I came across a great question in the OCC IB DT forum and thought it worthwhile discussing here – whether the Diploma Design Technology course should ensure that students are involved in the making and manufacture of a product?
With the recent change in syllabus the guide states the following, and I suppose the question is whether this is educationally sound for student not to manufacture their product in whatever form:
“Students are not required to manufacture their own prototype; however, they do require a prototype of their design in order to evaluate and test it when addressing criterion D. Students are encouraged to manufacture their own prototype; however, this can be outsourced. The prototype must be of sufficient quality so that it can be tested against the design and marketing specifications. Students may require more than one prototype to test fully.”
This questions can be looked at from many points of view including :-
- The IB wishes to ensure equality of access for their courses and especially the Design Technology course.
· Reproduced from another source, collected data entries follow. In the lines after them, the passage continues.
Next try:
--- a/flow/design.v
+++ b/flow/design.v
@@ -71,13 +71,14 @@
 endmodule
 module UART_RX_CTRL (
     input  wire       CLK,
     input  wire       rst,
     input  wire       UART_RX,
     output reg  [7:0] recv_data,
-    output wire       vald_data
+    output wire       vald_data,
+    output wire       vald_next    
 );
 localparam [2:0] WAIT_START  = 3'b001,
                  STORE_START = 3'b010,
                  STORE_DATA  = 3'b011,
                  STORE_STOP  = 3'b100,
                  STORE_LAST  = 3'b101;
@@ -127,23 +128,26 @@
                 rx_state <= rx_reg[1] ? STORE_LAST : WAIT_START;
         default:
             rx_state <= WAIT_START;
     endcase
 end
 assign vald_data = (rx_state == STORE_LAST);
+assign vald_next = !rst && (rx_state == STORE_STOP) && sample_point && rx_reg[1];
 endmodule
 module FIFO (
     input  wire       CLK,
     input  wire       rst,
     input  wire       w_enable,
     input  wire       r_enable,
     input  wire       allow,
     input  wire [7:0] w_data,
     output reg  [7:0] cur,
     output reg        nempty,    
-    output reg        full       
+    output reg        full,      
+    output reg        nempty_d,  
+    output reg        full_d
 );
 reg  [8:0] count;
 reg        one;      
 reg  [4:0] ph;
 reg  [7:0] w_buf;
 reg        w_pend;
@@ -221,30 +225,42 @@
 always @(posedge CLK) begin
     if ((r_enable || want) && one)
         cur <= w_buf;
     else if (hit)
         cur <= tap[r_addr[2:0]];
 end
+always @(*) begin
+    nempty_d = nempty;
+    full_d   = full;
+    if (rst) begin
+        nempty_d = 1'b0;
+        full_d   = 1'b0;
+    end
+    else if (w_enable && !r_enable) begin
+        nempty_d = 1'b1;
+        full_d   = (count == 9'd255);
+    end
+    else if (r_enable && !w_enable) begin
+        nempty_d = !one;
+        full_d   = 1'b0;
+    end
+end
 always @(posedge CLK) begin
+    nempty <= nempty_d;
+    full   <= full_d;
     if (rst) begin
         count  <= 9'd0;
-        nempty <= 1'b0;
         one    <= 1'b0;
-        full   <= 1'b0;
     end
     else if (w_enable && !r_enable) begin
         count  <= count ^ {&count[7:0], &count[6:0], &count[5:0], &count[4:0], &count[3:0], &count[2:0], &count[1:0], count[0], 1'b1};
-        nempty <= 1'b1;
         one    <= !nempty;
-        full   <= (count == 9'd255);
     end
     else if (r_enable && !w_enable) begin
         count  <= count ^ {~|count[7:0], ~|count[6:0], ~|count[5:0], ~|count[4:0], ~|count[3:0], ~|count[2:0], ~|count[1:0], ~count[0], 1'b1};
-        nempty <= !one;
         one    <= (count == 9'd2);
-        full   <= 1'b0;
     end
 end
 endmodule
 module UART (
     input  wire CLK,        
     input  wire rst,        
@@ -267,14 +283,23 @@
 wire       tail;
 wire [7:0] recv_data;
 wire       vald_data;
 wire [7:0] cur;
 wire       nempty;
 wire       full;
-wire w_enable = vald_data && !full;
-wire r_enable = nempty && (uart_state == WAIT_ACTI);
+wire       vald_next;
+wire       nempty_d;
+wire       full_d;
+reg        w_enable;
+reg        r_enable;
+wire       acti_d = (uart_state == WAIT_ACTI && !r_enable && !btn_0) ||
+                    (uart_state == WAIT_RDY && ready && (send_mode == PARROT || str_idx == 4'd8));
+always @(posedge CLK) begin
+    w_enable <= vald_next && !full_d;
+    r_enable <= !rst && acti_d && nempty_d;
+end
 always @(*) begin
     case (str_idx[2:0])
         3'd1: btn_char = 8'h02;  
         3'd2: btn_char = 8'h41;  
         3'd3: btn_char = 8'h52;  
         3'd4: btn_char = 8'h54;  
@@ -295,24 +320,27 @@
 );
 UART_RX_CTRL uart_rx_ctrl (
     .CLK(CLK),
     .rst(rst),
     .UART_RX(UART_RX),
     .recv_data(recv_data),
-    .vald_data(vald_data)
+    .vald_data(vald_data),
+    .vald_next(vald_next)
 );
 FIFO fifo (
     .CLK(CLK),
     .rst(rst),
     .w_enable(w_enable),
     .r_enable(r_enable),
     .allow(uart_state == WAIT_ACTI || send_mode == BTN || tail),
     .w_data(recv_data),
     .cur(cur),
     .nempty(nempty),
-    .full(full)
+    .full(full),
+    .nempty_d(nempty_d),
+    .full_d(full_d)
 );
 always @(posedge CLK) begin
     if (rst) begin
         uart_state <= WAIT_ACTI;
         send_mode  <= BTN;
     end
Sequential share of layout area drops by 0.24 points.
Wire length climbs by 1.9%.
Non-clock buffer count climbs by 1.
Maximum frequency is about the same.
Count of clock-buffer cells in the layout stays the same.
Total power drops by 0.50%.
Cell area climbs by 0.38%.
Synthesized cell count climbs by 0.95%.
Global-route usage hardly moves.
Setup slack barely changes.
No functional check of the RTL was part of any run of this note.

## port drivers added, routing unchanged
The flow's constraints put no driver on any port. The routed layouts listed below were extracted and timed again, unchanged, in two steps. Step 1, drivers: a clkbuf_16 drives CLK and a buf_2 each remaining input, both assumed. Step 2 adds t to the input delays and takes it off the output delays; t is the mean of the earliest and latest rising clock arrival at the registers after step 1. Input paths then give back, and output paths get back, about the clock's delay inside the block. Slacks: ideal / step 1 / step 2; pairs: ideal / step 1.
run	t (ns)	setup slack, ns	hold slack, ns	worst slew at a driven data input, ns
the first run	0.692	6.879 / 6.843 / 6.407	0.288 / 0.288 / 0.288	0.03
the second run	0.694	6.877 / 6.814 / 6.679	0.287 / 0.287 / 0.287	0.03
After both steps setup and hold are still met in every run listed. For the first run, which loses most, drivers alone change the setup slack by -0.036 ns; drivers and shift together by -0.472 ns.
Many new schools or ones with limited resources cannot and do not have large amounts of equipment or the workshop that they are able to give students the opportunity to make. This makes sense then that maybe students can get prototypes externally produced – although it could be argued that prototypes can be made and modelled with basic materials and tools?
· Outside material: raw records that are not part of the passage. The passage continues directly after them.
This is an optimization exercise on Yosys and OpenROAD, whose aim is small area, not a production implementation.
The RTL was checked by simulation tests, not by an equivalence proof against the original design.
No driver is modelled on the clock port, so clock power and skew are understated where the tree is cut down; a real chip needs a root buffer or a tree.
No activity file was given, so power comes from the tool's default toggle rates.

[flow/standard.sh]
#!/bin/bash
# synth_recipe.tcl (not shown) runs the flow's synth.tcl, then flattens the netlist and writes it again
# the make line also repeats each setting of config.mk as NAME=value (left out here)
make -C /OpenROAD-flow-scripts/flow DESIGN_CONFIG=/design/flow/config.mk WORK_HOME=/design/flow/orfs CLKGATE_MAP_FILE= SYNTH_SCRIPT=/design/flow/synth_recipe.tcl "${@:-finish}"
[flow/flow/resyn.ys]
# Re-map the standard synthesis's combinational cells; registers stay as they are.
read_verilog -lib @W@/models_seq.v
read_verilog @W@/models_comb.v
read_verilog @W@/std_1_2_yosys.v
hierarchy -top top
setattr -set keep 1 t:sky130_fd_sc_hd__*df*
flatten
opt_clean -purge
opt -full
techmap
opt -fast
abc -script @W@/flow/abc_area.script -liberty @LIB@ -dont_use sky130_fd_sc_hd__lpflow_bleeder_1 -dont_use sky130_fd_sc_hd__lpflow_clkbufkapwr_1 -dont_use sky130_fd_sc_hd__lpflow_clkbufkapwr_16 -dont_use sky130_fd_sc_hd__lpflow_clkbufkapwr_2 -dont_use sky130_fd_sc_hd__lpflow_clkbufkapwr_4 -dont_use sky130_fd_sc_hd__lpflow_clkbufkapwr_8 -dont_use sky130_fd_sc_hd__lpflow_clkinvkapwr_1 -dont_use sky130_fd_sc_hd__lpflow_clkinvkapwr_16 -dont_use sky130_fd_sc_hd__lpflow_clkinvkapwr_2 -dont_use sky130_fd_sc_hd__lpflow_clkinvkapwr_4 -dont_use sky130_fd_sc_hd__lpflow_clkinvkapwr_8 -dont_use sky130_fd_sc_hd__lpflow_decapkapwr_12 -dont_use sky130_fd_sc_hd__lpflow_decapkapwr_3 -dont_use sky130_fd_sc_hd__lpflow_decapkapwr_4 -dont_use sky130_fd_sc_hd__lpflow_decapkapwr_6 -dont_use sky130_fd_sc_hd__lpflow_decapkapwr_8 -dont_use sky130_fd_sc_hd__lpflow_inputiso0n_1 -dont_use sky130_fd_sc_hd__lpflow_inputiso0p_1 -dont_use sky130_fd_sc_hd__lpflow_inputiso1n_1 -dont_use sky130_fd_sc_hd__lpflow_inputiso1p_1 -dont_use sky130_fd_sc_hd__lpflow_inputisolatch_1 -dont_use sky130_fd_sc_hd__lpflow_isobufsrc_1 -dont_use sky130_fd_sc_hd__lpflow_isobufsrc_16 -dont_use sky130_fd_sc_hd__lpflow_isobufsrc_2 -dont_use sky130_fd_sc_hd__lpflow_isobufsrc_4 -dont_use sky130_fd_sc_hd__lpflow_isobufsrc_8 -dont_use sky130_fd_sc_hd__lpflow_isobufsrckapwr_16 -dont_use sky130_fd_sc_hd__lpflow_lsbuf_lh_hl_isowell_tap_1 -dont_use sky130_fd_sc_hd__lpflow_lsbuf_lh_hl_isowell_tap_2 -dont_use sky130_fd_sc_hd__lpflow_lsbuf_lh_hl_isowell_tap_4 -dont_use sky130_fd_sc_hd__lpflow_lsbuf_lh_isowell_4 -dont_use sky130_fd_sc_hd__lpflow_lsbuf_lh_isowell_tap_1 -dont_use sky130_fd_sc_hd__lpflow_lsbuf_lh_isowell_tap_2 -dont_use sky130_fd_sc_hd__lpflow_lsbuf_lh_isowell_tap_4 -dont_use sky130_fd_sc_hd__probe_p_8 -dont_use sky130_fd_sc_hd__probec_p_8  -dont_use sky130_fd_sc_hd__ebufn_1 -dont_use sky130_fd_sc_hd__ebufn_2 -dont_use sky130_fd_sc_hd__ebufn_4 -dont_use sky130_fd_sc_hd__ebufn_8 -dont_use sky130_fd_sc_hd__einvn_0 -dont_use sky130_fd_sc_hd__einvn_1 -dont_use sky130_fd_sc_hd__einvn_2 -dont_use sky130_fd_sc_hd__einvn_4 -dont_use sky130_fd_sc_hd__einvn_8 -dont_use sky130_fd_sc_hd__einvp_1 -dont_use sky130_fd_sc_hd__einvp_2 -dont_use sky130_fd_sc_hd__einvp_4 -dont_use sky130_fd_sc_hd__einvp_8 -dont_use sky130_fd_sc_hd__fa_1 -dont_use sky130_fd_sc_hd__fa_2 -dont_use sky130_fd_sc_hd__fa_4 -dont_use sky130_fd_sc_hd__fah_1 -dont_use sky130_fd_sc_hd__fahcin_1 -dont_use sky130_fd_sc_hd__fahcon_1 -dont_use sky130_fd_sc_hd__ha_1 -dont_use sky130_fd_sc_hd__ha_2 -dont_use sky130_fd_sc_hd__ha_4
opt_clean -purge
setattr -unset keep t:sky130_fd_sc_hd__*df*
write_verilog -noattr -nohex -nodec @W@/resyn_abc.v
design -reset
read_liberty -lib @LIB@
read_verilog @W@/resyn_abc.v
hierarchy -check -top top
hilomap -singleton -hicell sky130_fd_sc_hd__conb_1 HI -locell sky130_fd_sc_hd__conb_1 LO
insbuf -buf sky130_fd_sc_hd__buf_1 A X
check -assert
write_verilog -noattr -nohex -nodec @W@/resyn.v
tee -o @W@/resyn_stat.txt stat -liberty @LIB@
[flow/flow/merge_leaves.tcl]
# After CTS: merge pairs of nearby leaf clock buffers that hang off the same
# driver, moving the sinks of one onto the other and removing it; a merge is
# undone if the worst flip-flop clock-pin slew (placement parasitics) would
# exceed CTS_MERGE_MAX_SLEW (ns).
set block [ord::get_db_block]
set maxfo $::env(CTS_MERGE_MAX_FANOUT)
set maxslew $::env(CTS_MERGE_MAX_SLEW)
proc worst_clk_slew {} {
  estimate_parasitics -placement
  set w 0
  foreach pin [get_pins -hierarchical */CLK] {
    set s [get_property $pin slew_max]
    if {$s > $w} { set w $s }
  }
  return $w
}
proc leaf_info {block} {
  set leaves {}
  foreach inst [$block getInsts] {
    set m [[$inst getMaster] getName]
    if {![string match "sky130_fd_sc_hd__clkbuf_*" $m]} { continue }
    set out [$inst findITerm X]
    set net [$out getNet]
    if {$net == "NULL"} { continue }
    set sinks 0; set leaf 1
    foreach it [$net getITerms] {
      if {$it == $out} { continue }
      set mm [[[$it getInst] getMaster] getName]
      if {[string match "sky130_fd_sc_hd__clkbuf_*" $mm]} { set leaf 0 }
      incr sinks
    }
    if {$leaf && $sinks > 0} {
      set bb [$inst getBBox]
      lappend leaves [list $inst $net $sinks [expr {([$bb xMin]+[$bb xMax])/2}] [expr {([$bb yMin]+[$bb yMax])/2}]]
    }
  }
  return $leaves
}
set clk [lindex [all_clocks] 0]
set was_propagated [get_property $clk is_propagated]
if {!$was_propagated} { set_propagated_clock $clk }
set merged 0
set tried {}
puts "CTS_MERGE start: worst clock-pin slew [worst_clk_slew]"
while {1} {
  set leaves [leaf_info $block]
  set best {}; set bd 1e30
  set n [llength $leaves]
  for {set i 0} {$i < $n} {incr i} {
    for {set j [expr {$i+1}]} {$j < $n} {incr j} {
      set a [lindex $leaves $i]; set b [lindex $leaves $j]
      if {[lindex $a 2] + [lindex $b 2] > $maxfo} { continue }
      set key [lsort [list [[lindex $a 0] getName] [[lindex $b 0] getName]]]
      if {[lsearch -exact $tried $key] >= 0} { continue }
      set da [[[lindex $a 0] findITerm A] getNet]; set db [[[lindex $b 0] findITerm A] getNet]
      if {$da != $db} { continue }
      set d [expr {abs([lindex $a 3]-[lindex $b 3]) + abs([lindex $a 4]-[lindex $b 4])}]
      if {$d < $bd} { set bd $d; set best [list $a $b] }
    }
  }
  if {$best == {}} { break }
  set a [lindex $best 0]; set b [lindex $best 1]
  if {[lindex $a 2] < [lindex $b 2]} { set t $a; set a $b; set b $t }
  lappend tried [lsort [list [[lindex $a 0] getName] [[lindex $b 0] getName]]]
  set keepnet [lindex $a 1]; set delinst [lindex $b 0]; set delnet [lindex $b 1]
  set moved {}
  foreach it [$delnet getITerms] {
    if {[$it getInst] == $delinst} { continue }
    lappend moved $it
    $it disconnect
    $it connect $keepnet
  }
  set w [worst_clk_slew]
  if {$w > $maxslew} {
    foreach it $moved { $it disconnect; $it connect $delnet }
    puts "CTS_MERGE undone: slew $w"
    continue
  }
  set drv [[$delinst findITerm A] getNet]
  [$delinst findITerm A] disconnect
  [$delinst findITerm X] disconnect
  odb::dbInst_destroy $delinst
  odb::dbNet_destroy $delnet
  incr merged
  puts "CTS_MERGE merged a leaf into [[lindex $a 0] getName]: worst slew $w"
}
puts "CTS_MERGE merged $merged leaf buffers; worst clock-pin slew [worst_clk_slew]"
if {!$was_propagated} { unset_propagated_clock $clk }
[flow/flow/equiv.ys]
# Prove the re-mapped netlist equal to the standard synthesis's, register by register.
read_liberty -ignore_miss_func @LIB@
read_verilog @W@/std_1_2_yosys.v
rename top gold
read_verilog @W@/resyn.v
rename top gate
# auto-generated names (_123_) differ between the two netlists: hide them so
# that only ports and registers are paired by name
rename -hide gold/w:_* gold/c:_* gate/w:_* gate/c:_*
proc
flatten gold gate
opt_clean
equiv_make gold gate eq
hierarchy -top eq
equiv_simple -seq 2
equiv_induct -seq 2
equiv_status -assert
- Another argument is that technologies such as lasercutters, printers etc have taken the manufacturing element away from students already – how many students now use dovetail joints to create a product. Is it not unfair that students in schools with large amounts of resources can get their product prototyped on this machinery – but not really personally manufactured and others cannot?
- A final point maybe that the bove tools and machinery now in the real and actual world of design of products has taken the hands on manufacture away from real designers already – so why educate students in this way. Although many may argue that the understanding and working with materials and tools at an earlier age does really help students later design and produce products?
It is interesting on the OCC a teacher has spotted that the TSM contains the following quote, and the provocation is that does this not argue against the way the recent DP IB Design Technology course has gone –
“Practical work is a vital and integral part of the design technology course, providing students with experience of investigative activities within and outside the classroom. It enables them to develop a wide range of skills such as inquiry, design generation and development, manipulative skills, data processing and analysis, evaluation, teamwork and communication. The opportunity to undertake investigation activities, hands-on experimentation and field research allows them to engage in many of the processes encountered by designers, and to appreciate the nature of design thinking and inquiry.”
Interesting discussion and one that I think is not easily answered, but maybe with the next review process can be looked at closely to ensure that new technologies are embraced, and equality of access thought about – but students are required in some form or other to prototype their own work? How this is to be assessed is another question!